- _GIVEN RECORDS_
==========

## src/rtl/pdm_cic_decimator_if.sv

```systemverilog
// PDM-in / PCM-out port bundle for the CIC decimator.
// The master modport drives the PDM strobe and bit; the slave modport returns PCM samples.
interface pdm_cic_decimator_if #(
  parameter int LOG2_DECIM = 6,
  parameter int OUT_W      = 16
);
  logic                    pdm_en;
  logic                    pdm_data;
  logic signed [OUT_W-1:0] pcm_sample;
  logic                    pcm_valid;
  logic [LOG2_DECIM-1:0]   frame_cnt;

  modport master (
    output pdm_en,
    output pdm_data,
    input  pcm_sample,
    input  pcm_valid,
    input  frame_cnt
  );

  modport slave (
    input  pdm_en,
    input  pdm_data,
    output pcm_sample,
    output pcm_valid,
    output frame_cnt
  );
endinterface

```

## src/rtl/pdm_cic_decimator.sv

```systemverilog
// Third-order CIC decimator turning a strobed 1-bit PDM stream into signed PCM.
// Integrators advance on each PDM strobe; combs and the saturating output stage run once per frame.
module pdm_cic_decimator #(
  parameter int LOG2_DECIM = 6,
  parameter int OUT_W      = 16
) (
  input  logic               clk,
  input  logic               reset,
  pdm_cic_decimator_if.slave bus
);

  localparam int ACC_W = 3 * LOG2_DECIM + 2;
  // Drops the 3*L+1 bit magnitude of c3 down to OUT_W bits; assumes OUT_W <= 3*L+1.
  localparam int SHIFT = 3 * LOG2_DECIM + 1 - OUT_W;

  localparam logic signed [ACC_W-1:0] ACC_ONE   = {{(ACC_W-1){1'b0}}, 1'b1};
  localparam logic signed [ACC_W-1:0] ACC_M_ONE = {ACC_W{1'b1}};
  localparam logic signed [ACC_W-1:0] ACC_Y_MAX = {{(ACC_W-OUT_W+1){1'b0}}, {(OUT_W-1){1'b1}}};
  localparam logic signed [ACC_W-1:0] ACC_Y_MIN = {{(ACC_W-OUT_W+1){1'b1}}, {(OUT_W-1){1'b0}}};
  localparam logic signed [OUT_W-1:0] OUT_MAX   = {1'b0, {(OUT_W-1){1'b1}}};
  localparam logic signed [OUT_W-1:0] OUT_MIN   = {1'b1, {(OUT_W-1){1'b0}}};
  localparam logic [LOG2_DECIM-1:0]   CNT_LAST  = {LOG2_DECIM{1'b1}};
  localparam logic [LOG2_DECIM-1:0]   CNT_ONE   = {{(LOG2_DECIM-1){1'b0}}, 1'b1};

  function automatic logic signed [ACC_W-1:0] pdm_to_x(input logic bit_in);
    if (bit_in) begin
      return ACC_ONE;
    end else begin
      return ACC_M_ONE;
    end
  endfunction

  logic signed [ACC_W-1:0] int1_r, int2_r, int3_r;
  logic signed [ACC_W-1:0] dly1_r, dly2_r, dly3_r;
  logic [LOG2_DECIM-1:0]   count_r;
  logic                    dec_tick_r;
  logic signed [OUT_W-1:0] pcm_sample_r;
  logic                    pcm_valid_r;

  logic signed [ACC_W-1:0] int1_nxt_s, int2_nxt_s, int3_nxt_s;
  logic signed [ACC_W-1:0] comb1_s, comb2_s, comb3_s;
  logic signed [ACC_W-1:0] scaled_s;
  logic signed [OUT_W-1:0] sat_s;

  // Integrator cascade and comb/scale/saturate datapath.
  always_comb begin
    int1_nxt_s = int1_r + pdm_to_x(bus.pdm_data);
    int2_nxt_s = int2_r + int1_nxt_s;
    int3_nxt_s = int3_r + int2_nxt_s;
    // int3_r already holds the frame's last bit when dec_tick_r is high.
    comb1_s    = int3_r - dly1_r;
    comb2_s    = comb1_s - dly2_r;
    comb3_s    = comb2_s - dly3_r;
    scaled_s   = comb3_s >>> SHIFT;
    sat_s      = scaled_s[OUT_W-1:0];
    if (scaled_s > ACC_Y_MAX) begin
      sat_s = OUT_MAX;
    end else if (scaled_s < ACC_Y_MIN) begin
      sat_s = OUT_MIN;
    end else begin
      sat_s = scaled_s[OUT_W-1:0];
    end
  end

  // Integrators, frame counter and the registered decimation tick.
  always_ff @(posedge clk) begin
    if (reset) begin
      int1_r     <= '0;
      int2_r     <= '0;
      int3_r     <= '0;
      count_r    <= '0;
      dec_tick_r <= 1'b0;
    end else begin
      if (bus.pdm_en) begin
        int1_r  <= int1_nxt_s;
        int2_r  <= int2_nxt_s;
        int3_r  <= int3_nxt_s;
        count_r <= count_r + CNT_ONE;
      end
      dec_tick_r <= bus.pdm_en && (count_r == CNT_LAST);
    end
  end

  // Comb delays and output register, updated once per decimation tick.
  always_ff @(posedge clk) begin
    if (reset) begin
      dly1_r       <= '0;
      dly2_r       <= '0;
      dly3_r       <= '0;
      pcm_sample_r <= '0;
      pcm_valid_r  <= 1'b0;
    end else begin
      pcm_valid_r <= dec_tick_r;
      if (dec_tick_r) begin
        dly1_r       <= int3_r;
        dly2_r       <= comb1_s;
        dly3_r       <= comb2_s;
        pcm_sample_r <= sat_s;
      end
    end
  end

  assign bus.pcm_sample = pcm_sample_r;
  assign bus.pcm_valid  = pcm_valid_r;
  assign bus.frame_cnt  = count_r;

endmodule

```

## src/flat_wrapper.sv

```systemverilog
// flat-port wrapper written by rule: the top's interface ports become plain ports
module pdm_cic_decimator_flat 
#(
  parameter int LOG2_DECIM = 6,
  parameter int OUT_W      = 16
)
  (clk, reset, bus_pdm_en, bus_pdm_data, bus_pcm_sample, bus_pcm_valid, bus_frame_cnt);
  pdm_cic_decimator_if #(.LOG2_DECIM(LOG2_DECIM), .OUT_W(OUT_W)) bus_i ();
  input  logic clk;
  input  logic reset;
  input wire logic [$bits(bus_i.pdm_en)-1:0] bus_pdm_en;
  input wire logic [$bits(bus_i.pdm_data)-1:0] bus_pdm_data;
  output wire logic [$bits(bus_i.pcm_sample)-1:0] bus_pcm_sample;
  output wire logic [$bits(bus_i.pcm_valid)-1:0] bus_pcm_valid;
  output wire logic [$bits(bus_i.frame_cnt)-1:0] bus_frame_cnt;
  assign bus_i.pdm_en = bus_pdm_en;
  assign bus_i.pdm_data = bus_pdm_data;
  assign bus_pcm_sample = bus_i.pcm_sample;
  assign bus_pcm_valid = bus_i.pcm_valid;
  assign bus_frame_cnt = bus_i.frame_cnt;
  pdm_cic_decimator #(.LOG2_DECIM(LOG2_DECIM), .OUT_W(OUT_W)) u_core (.clk(clk), .reset(reset), .bus(bus_i));
endmodule
```

## config.mk

```make
export PLATFORM = sky130hd
export DESIGN_NAME = pdm_cic_decimator_flat
export DESIGN_NICKNAME = d
export VERILOG_FILES = /design/src/rtl/pdm_cic_decimator_if.sv /design/src/rtl/pdm_cic_decimator.sv /design/src/flat_wrapper.sv
export SDC_FILE = /design/constraint.sdc
export NUM_CORES = 1
export LEC_CHECK = 0
export CORE_MARGIN = 2
export CORE_UTILIZATION = 49
export CTS_BUF_LIST = sky130_fd_sc_hd__clkbuf_4
export DETAILED_ROUTE_END_ITERATION = 10
export PLACE_DENSITY = 0.64
export SYNTH_ARGS = -nofsm -noshare
export SYNTH_HDL_FRONTEND = slang
export SYNTH_SLANG_ARGS = --single-unit
```

## constraint.sdc

```tcl
create_clock -name clk -period 11.1 [get_ports clk]
set_input_delay 1.11 -clock clk [delete_from_list [all_inputs] [get_ports clk]]
set_output_delay 1.11 -clock clk [all_outputs]
set_load 0.005 [all_outputs]
```

# ---- After elaboration in Yosys (flattened, before gate mapping)
# Cells that the tools add are included.
dict set report totals {
  register_bits 144
  input_bits 4
}
dict set report classes {
  magnitude_cmp 2
  reduce_logical 1
  n_mux 3
  add_sub_neg 7
  n_eq_ne 1
}
# op count
set ops {}
lappend ops {{$add A20 B20 Y20} 3}
lappend ops {{$sub A20 B20 Y20} 3}
lappend ops {{$mux W16} 2}
lappend ops {{$mux W20} 1}
lappend ops {{$gt A17 B16 Y1 const B} 1}
lappend ops {{$lt A17 B16 Y1 const B} 1}
lappend ops {{$add A6 B1 Y6 const B} 1}
lappend ops {{$eq A6 B6 Y1 const B} 1}
lappend ops {{$logic_and A1 B1 Y1} 1}

# ---- Longest topological paths before layout
# Gate-level depths: netlist (run 1).
dict set report logic_depth {
  word_depth 6
  depth_mapped 32
  mapped_depth_nobuf 31
}

# ---- Worst setup path after synthesis (run 1)
# Ideal clock, no wire load.
dict set report synth_path {
  path_kind {input -> register}
  startpoint {in bus_pdm_data}
  endpoint {reg u_core.int3_r[19]}
  t_arrival_ns 6.166
  path_slack_ns 4.819
  required_time_ns 10.984
  path_stages 28
  path_buffers 0
  cell_sequence {inv_1 ha_1 nor2b_1 o21ai_0 a21boi_0 o21ai_0 a21boi_0 o21a_1 o21a_1 o21a_1 nor2_1 xnor2_1 ha_1 o21a_1 o31ai_1 nand2b_1 a21oi_1 xnor2_1 ha_1 a21o_1 a211o_1 or3_1 nor2_1 o21ai_0 a31oi_1 xnor2_1 a21oi_1 a31o_1}
}
dict set report synth_via {
  elab_chain_cells 4
}
# element line_no
set synth_lines {}
lappend synth_lines {{start, declared} flat_wrapper.sv:12} ;# input wire logic [$bits(bus_i.pdm_data)-1:0] bus_pdm_data;
lappend synth_lines {{$mux W20} pdm_cic_decimator.sv:26} ;# if (bit_in) begin
lappend synth_lines {{$add A20 B20 Y20} pdm_cic_decimator.sv:47} ;# int1_nxt_s = int1_r + pdm_to_x(bus.pdm_data);
lappend synth_lines {{via u_core.int1_nxt_s[10]} pdm_cic_decimator.sv:40} ;# logic signed [ACC_W-1:0] int1_nxt_s, int2_nxt_s, int3_nxt_s;
lappend synth_lines {{$add A20 B20 Y20} pdm_cic_decimator.sv:48} ;# int2_nxt_s = int2_r + int1_nxt_s;
lappend synth_lines {{via u_core.int2_nxt_s[12]} pdm_cic_decimator.sv:40}
lappend synth_lines {{$add A20 B20 Y20} pdm_cic_decimator.sv:49} ;# int3_nxt_s = int3_r + int2_nxt_s;
lappend synth_lines {{end signal, assigned} pdm_cic_decimator.sv:77} ;# int3_r <= int3_nxt_s;
lappend synth_lines {{end, declared} pdm_cic_decimator.sv:33} ;# logic signed [ACC_W-1:0] int1_r, int2_r, int3_r;
# The timed path passes the listed nets, and every way through them passes these cells.
# A chain may end at the register's enable or synchronous reset.

# ---- Final worst setup path (run 1)
# Ends and elaborated chain as after synthesis.

==> flow_metrics.env, run 1 <==
export IMPL_hold_path_class="reg2reg"
export IMPL_diodes=0
export IMPL_die_x_um=148.1
export IMPL_worstPathRequired_ns=11.56
export IMPL_drive_above_1_share_pct=5.045
export IMPL_cts_sinks=144
export IMPL_drc=0
export IMPL_crit_top_cell="o21ai_0"
export IMPL_first_pass_iters=4
export IMPL_gr_total_overflow=0
export IMPL_grt_usage_pct=17.69
export IMPL_critPathLaunchType="primary input"
export IMPL_slowest_stage="clkdlybuf4s50_1"
export IMPL_grt_antenna_before_repair=0
export IMPL_slew_violations=0
export IMPL_layout_commonest_cell="nor2_1"
export IMPL_fin_crit_sh_pct=63.16
export IMPL_drt_iter0_drc=232
export IMPL_vias_per_cell=5.271
export IMPL_fmax_mhz=142.6
export IMPL_worst_hold_startpoint="u_core.bus.frame_cnt[5]$_SDFFE_PP0P_"
export IMPL_num_rows=52
export IMPL_clkLatencyLatePin_ns=0.55
export IMPL_r2r_start="u_core.int3_r[0]$_SDFFE_PP0P_"
export IMPL_min_to="u_core.dec_tick_r$_SDFF_PP0_"
export IMPL_yosysWarningCount=0
export IMPL_drt_wl_total_um=18850
export IMPL_area_growth_pct=7.388
export IMPL_die_area_um2=21940
export IMPL_synth_fp_nets=1308
export IMPL_path_clk_slew_ns=0.14
export IMPL_synth_edf_count=0
export IMPL_postSynthAreaPerCell_um2=8.581
export IMPL_cts_hold_buf=0
export IMPL_place_hpwl_um=13750
export IMPL_wire_per_inst_um=12.75
export IMPL_die_h_um=148.1
export IMPL_skew_ns=0.02893
export IMPL_port_buffers=26
export IMPL_arrival_ns=7.47
export IMPL_place_congestion=0.8685
export IMPL_postSynthCellCount=1186
export IMPL_max_slew_margin_rel_pct=17.18
export IMPL_setup_viol=0
export IMPL_clock_root_buffer="clkbuf_4"
export IMPL_nNetsFinal=1318
export IMPL_postRouteAntennaNets=0
export IMPL_final_cell_mix="nor2_1 (180), dfxtp_1 (143), ha_1 (113), mux2i_1 (95), inv_1 (85)"
export IMPL_ys_ff_latch=144
export IMPL_syn_area_um2=10180
export IMPL_fill_cells=1871
export IMPL_path_class="in2reg"
export IMPL_critPathMaxStageDelay_ns=0.53
export IMPL_worst_path_max_fanout=19
export IMPL_worst_slew_pin_slew_ns=1.238
export IMPL_clockBufferDepth=2
export IMPL_reg2reg_slack_ns=4.50
export IMPL_yosysUniqueCellTypes=71
export IMPL_worstRegToRegCells=31
export IMPL_start_util_pct=50.14
export IMPL_async_flop_share_pct=0
export IMPL_cts_made_buffers=17
export IMPL_hold_viol_final=0
export IMPL_rsz0062_at_grt="no"
export IMPL_cts_resized=0
export IMPL_cts_setup_buffers=0
export IMPL_status="completed"
export IMPL_rr_endpoint="u_core.bus.pcm_sample[13]$_SDFFE_PP0P_"
export IMPL_cts_tree="built"
export IMPL_fin_crit_ns=7.011
export IMPL_core_um2=20300
export IMPL_ys_flop_type="dfxtp_1"
export IMPL_synth_seq_area_share_pct=28.33
export IMPL_grt_pass1_vias=7205
export IMPL_io_pins=27
export IMPL_num_vias=7796
export IMPL_min_path_cells=2
export IMPL_cap_violations=0
export IMPL_grt_pass1_wl_um=32530
export IMPL_fin_setup_tns_ns=0
export IMPL_critPathCaptureType="flip-flop"
export IMPL_grt_max_degree=87
export IMPL_cts_htree_levels=4
critical path: cells and delay by family:
kind / cells / cell delay [ns]
xor gates and xnor gates: 2 / 0.32
buffers and inverters: 2 / 0.87
adders and majority gates: 3 / 1.13
AOI/OAI and AO/OA: 15 / 3.00
and+or+nand+nor: 7 / 1.04
cell usage after synthesis, drive strengths merged (8+ instances only):
master	n	area share [%]
nor2b	16	0.98
nand3	17	0.84
nand4	8	0.49
xor2	20	1.7
a221o	11	1.1
a21oi	71	3.5
nor2	180	6.6
buf	8	0.31
o21bai	11	0.81
a22o	8	0.69
inv	85	3.1
nand2b	16	0.98
dfxtp	144	28
mux2i	95	9.3
nand2	40	1.5
o21ai	44	2.2
a21o	19	1.4
nor3	21	1.0
a21boi	8	0.70
xnor2	80	6.9
a211oi	21	1.8
clkbuf	29	1.1
o21a	30	2.2
ha	113	14
metal layers:
metal | vias up | track usage, % | wire length (um)
met3 | 17 | 3.374 | 391
li1 | 4199 | - | -
met4 | 0 | 4.905 | 274
met1 | 3519 | 22.13 | 9422
met5 | - | 0 | 0
met2 | 61 | 31.16 | 8763
how the worst max path moves through the flow:
stage / to / slack, ns / from / depth (start not counted)
floorplan: u_core.int3_r[19]$_SDFFE_PP0P_ / 4.82 / bus_pdm_data / 28
global placement: u_core.int3_r[19]$_SDFFE_PP0P_ / 3.70 / bus_pdm_data / 29
detailed placement: u_core.int3_r[19]$_SDFFE_PP0P_ / 3.57 / bus_pdm_data / 29
CTS: u_core.int3_r[19]$_SDFFE_PP0P_ / 4.16 / bus_pdm_data / 29
global route: u_core.int3_r[19]$_SDFFE_PP0P_ / 3.44 / bus_pdm_data / 29
finish: u_core.int3_r[19]$_SDFFE_PP0P_ / 4.09 / bus_pdm_data / 29
flip-flops by register name, summed over array words and instances, names as in the netlist, 6 cells and up:
register / count
u_core.dly2_r: 20
u_core.dly1_r: 20
u_core.int3_r: 20
u_core.int2_r: 20
u_core.int1_r: 20
u_core.bus.pcm_sample: 16
u_core.bus.frame_cnt: 6
u_core.dly3_r: 20
per-stage QoR:
| step | instances | instance area, um2 | utilization [%] | hold slack (ns) | worst slack, ns |
|---|---|---|---|---|---|
| 3_5_place_dp | 1447 | 10650 | 52.46 | 0.4418 | 3.568 |
| 6_report | 1479 | 10930 | 53.84 | 0.4815 | 4.089 |
| 4_1_cts | 1479 | 10930 | 53.84 | 0.4797 | 4.157 |
| 5_1_grt | 1479 | 10930 | 53.84 | 0.5048 | 3.443 |
| 3_3_place_gp | 1447 | 10650 | 52.46 | 0.4472 | 3.701 |
| 2_1_floorplan | 1186 | 10180 | - | 0.4424 | 4.819 |
logic make-up after synthesis:
logic type | count (synthesis) | synth area share [%]
AOI/OAI and AO/OA | 270 | 18.72
xor gates and xnor gates | 103 | 9.282
adders and majority gates | 119 | 14.99
buffers and inverters | 122 | 4.512
DFF | 144 | 28.33
muxes | 95 | 9.343
and+or+nand+nor | 333 | 14.83
cell type report:
class	count	area, um2	share of cell area [%]
timing repair buffer	28	270.3	2.473
sequential	144	2887	26.41
tap	270	337.8	3.091
clock buffer	19	142.6	1.305
clock inverter	13	137.6	1.259
multi-input combinational	920	6835	62.54
inverter	85	319.1	2.919
Power of run 1 is left out: the tool's default activity adds up to more than one toggle a clock period on the data nets, which glitch-free logic cannot reach.
==> inputs of run 2 (changes only) <==
--- a/config.mk
+++ b/config.mk
@@ -9,7 +9,7 @@
 export CORE_UTILIZATION = 49
 export CTS_BUF_LIST = sky130_fd_sc_hd__clkbuf_4
 export DETAILED_ROUTE_END_ITERATION = 10
-export PLACE_DENSITY = 0.64
+export PLACE_DENSITY = 0.66
 export SYNTH_ARGS = -nofsm -noshare
 export SYNTH_HDL_FRONTEND = slang
 export SYNTH_SLANG_ARGS = --single-unit
==> constraint.sdc (replaced) <==
create_clock -name clk -period 5.9 [get_ports clk]
set_input_delay 0.59 -clock clk [delete_from_list [all_inputs] [get_ports clk]]
set_output_delay 0.59 -clock clk [all_outputs]
set_load 0.005 [all_outputs]
==> run 2 against run 1 <==
  * Non-clock buffer count is 98 higher
  * Global-route usage is 0.73 points higher
  * First-iteration DRC count is 1.3% lower
  * Via count is 5.7% higher
  * Die area stayed put
  * Count of clock-buffer cells in the layout is 1 higher
  * Critical path depth is 1 lower
  * Register-to-register slack worse by 4.3 ns
  * Sequential share of layout area is 2.2 points lower
==> flow_metrics.env, run 2 (synthesized netlist as in run 1, its figures left out) <==
export IMPL_worst_path_max_fanout=6
export IMPL_hold_viol_final=0
export IMPL_fin_crit_sh_pct=96.17
export IMPL_final_cell_mix="nor2_1 (177), dfxtp_1 (140), ha_1 (108), buf_4 (102), mux2i_1 (95)"
export IMPL_arrival_ns=6.14
export IMPL_layout_commonest_cell="nor2_1"
export IMPL_grt_usage_pct=18.43
export IMPL_die_x_um=148.1
export IMPL_fin_crit_ns=5.674
export IMPL_cp_top_family="compound AO/OA/AOI/OAI gates"
export IMPL_core_um2=20300
export IMPL_critPathMaxStageDelay_ns=0.35
export IMPL_die_area_um2=21940
export IMPL_drc=0
export IMPL_grt_pass1_wl_um=33980
export IMPL_postRouteAntennaNets=0
export IMPL_skew_ns=0.02115
export IMPL_critPathCaptureType="flip-flop"
export IMPL_vias_per_cell=5.222
export IMPL_io_pins=27
export IMPL_clock_root_buffer="clkbuf_4"
export IMPL_max_slew_margin_rel_pct=40.91
export IMPL_first_pass_iters=4
export IMPL_rsz0062_at_grt="yes"
export IMPL_critPathBufInv=3
export IMPL_cts_tree="built"
export IMPL_register_area_um2=2890
export IMPL_path_class="reg2reg"
export IMPL_num_rows=52
export IMPL_hold_path_class="reg2reg"
export IMPL_multi_input_area_um2=7068
export IMPL_cts_hold_buf=0
export IMPL_die_h_um=148.1
export IMPL_slew_violations=0
export IMPL_critPathLaunchType="flip-flop"
export IMPL_grt_pass1_vias=7807
export IMPL_port_buffers=26
export IMPL_wire_per_inst_um=12.50
export IMPL_place_hpwl_um=14560
export IMPL_worst_slew_pin_slew_ns=0.8864
export IMPL_fin_area_um2=11940
export IMPL_drive_above_1_share_pct=15.15
export IMPL_status="completed"
export IMPL_cap_violations=0
export IMPL_grt_antenna_before_repair=1
export IMPL_cts_sinks=144
export IMPL_fmax_mhz=176.2
export IMPL_start_util_pct=50.14
export IMPL_clockBufferDepth=2
export IMPL_drt_iter0_drc=229
export IMPL_cts_htree_levels=4
export IMPL_dpl_cell_area_um2=11350
export IMPL_grt_max_degree=88
export IMPL_setup_viol=0
export IMPL_worstPathRequired_ns=6.37
export IMPL_nNetsFinal=1416
export IMPL_drt_wl_total_um=19720
export IMPL_cts_made_buffers=17
export IMPL_clkLatencyLatePin_ns=0.54
export IMPL_place_congestion=0.8988
export IMPL_path_clk_slew_ns=0.12
export IMPL_num_vias=8240
export IMPL_fill_cells=1814
export IMPL_slowest_stage="xnor3_2"
export IMPL_gr_total_overflow=0
export IMPL_area_growth_pct=17.32
## run 2: per-stage QoR
step                      cells  hold WS (ns)  setup WS [ns]  util [%]  setup TNS (ns)
after floorplan            1186        0.4424         0.1386         -               0
after global placement     1540        0.4423        -0.2142     55.90          -1.111
after detailed placement   1540        0.4458        -0.3181     55.90          -1.888
after CTS                  1572        0.4575        0.03843     57.48               0
after global routing       1578        0.4559        -0.1005     58.82         -0.6737
final                      1578        0.4603         0.2257     58.82               0
## run 2: per-layer routing
metal,up-vias,share of wire (%),GRT usage [%]
met5,-,0,0
met4,0,1.5,4.952
met3,19,2.1,3.558
met2,67,49,33.59
met1,3756,48,22.14
li1,4398,-,-
## run 2: cell type report
cell class                 count  share of cell area (%)
antenna                        1                 0.02096
clock buffer                  20                   1.257
clock inverter                12                   1.394
inverter                      85                   2.672
multi-input combinational    920                   59.20
sequential                   144                   24.21
tap                          270                   2.829
timing repair buffer         126                   8.425
## run 2: tightest hold or removal path, stage by stage, from the launching register on
cell     delay, ns
dfxtp_1       0.35
nand2_1       0.06
nor3_1        0.03
## run 2: worst paths after layout
| path | startpoint | endpoint | slack, ns | cells after the start |
|---|---|---|---|---|
| setup / recovery | u_core.int3_r[0]$_SDFFE_PP0P_ | u_core.bus.pcm_sample[10]$_SDFFE_PP0P_ | 0.23 | 28 |
| hold / removal | u_core.bus.frame_cnt[5]$_SDFFE_PP0P_ | u_core.dec_tick_r$_SDFF_PP0_ | 0.46 | 2 |
| setup reg to reg | u_core.int3_r[0]$_SDFFE_PP0P_ | u_core.bus.pcm_sample[10]$_SDFFE_PP0P_ | 0.23 | 28 |
| hold reg to reg | u_core.bus.frame_cnt[5]$_SDFFE_PP0P_ | u_core.dec_tick_r$_SDFF_PP0_ | 0.46 | 2 |
## run 2: timing repair
item,CTS,global route
buffers inserted,0,5
endpoints found under the setup margin,13,19
resized for setup,2,54
gates cloned,0,0
pin swaps,0,27
Power of run 2 is left out for the same reason.
==> inputs of run 3 (changes only) <==
--- a/config.mk
+++ b/config.mk
@@ -10,6 +10,7 @@
 export CTS_BUF_LIST = sky130_fd_sc_hd__clkbuf_4
 export DETAILED_ROUTE_END_ITERATION = 10
 export PLACE_DENSITY = 0.66
+export SKIP_LAST_GASP = 1
 export SYNTH_ARGS = -nofsm -noshare
 export SYNTH_HDL_FRONTEND = slang
 export SYNTH_SLANG_ARGS = --single-unit
==> run 3 against run 2 <==
  * Cell count stayed put
  * Critical path depth did not move
  * Critical path type unchanged
  * Sequential cell count unchanged
  * Sequential share of layout area stayed put
  * Setup slack lost 0.0018 ns
  * Count of clock-buffer cells in the layout did not move
  * Clock skew is essentially flat
  * Design area unchanged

==========

- _TASK BRIEF_
Transcribe the records above from the line holding "export IMPL_path_clk_slew_ns=0.12" down to the line holding "hold / removal", inclusive, without adding anything.

- _TASK SOLUTION_
export IMPL_path_clk_slew_ns=0.12
export IMPL_num_vias=8240
export IMPL_fill_cells=1814
export IMPL_slowest_stage="xnor3_2"
export IMPL_gr_total_overflow=0
export IMPL_area_growth_pct=17.32
## run 2: per-stage QoR
step                      cells  hold WS (ns)  setup WS [ns]  util [%]  setup TNS (ns)
after floorplan            1186        0.4424         0.1386         -               0
after global placement     1540        0.4423        -0.2142     55.90          -1.111
after detailed placement   1540        0.4458        -0.3181     55.90          -1.888
after CTS                  1572        0.4575        0.03843     57.48               0
after global routing       1578        0.4559        -0.1005     58.82         -0.6737
final                      1578        0.4603         0.2257     58.82               0
## run 2: per-layer routing
metal,up-vias,share of wire (%),GRT usage [%]
met5,-,0,0
met4,0,1.5,4.952
met3,19,2.1,3.558
met2,67,49,33.59
met1,3756,48,22.14
li1,4398,-,-
## run 2: cell type report
cell class                 count  share of cell area (%)
antenna                        1                 0.02096
clock buffer                  20                   1.257
clock inverter                12                   1.394
inverter                      85                   2.672
multi-input combinational    920                   59.20
sequential                   144                   24.21
tap                          270                   2.829
timing repair buffer         126                   8.425
## run 2: tightest hold or removal path, stage by stage, from the launching register on
cell     delay, ns
dfxtp_1       0.35
nand2_1       0.06
nor3_1        0.03
## run 2: worst paths after layout
| path | startpoint | endpoint | slack, ns | cells after the start |
|---|---|---|---|---|
| setup / recovery | u_core.int3_r[0]$_SDFFE_PP0P_ | u_core.bus.pcm_sample[10]$_SDFFE_PP0P_ | 0.23 | 28 |
| hold / removal | u_core.bus.frame_cnt[5]$_SDFFE_PP0P_ | u_core.dec_tick_r$_SDFF_PP0_ | 0.46 | 2 |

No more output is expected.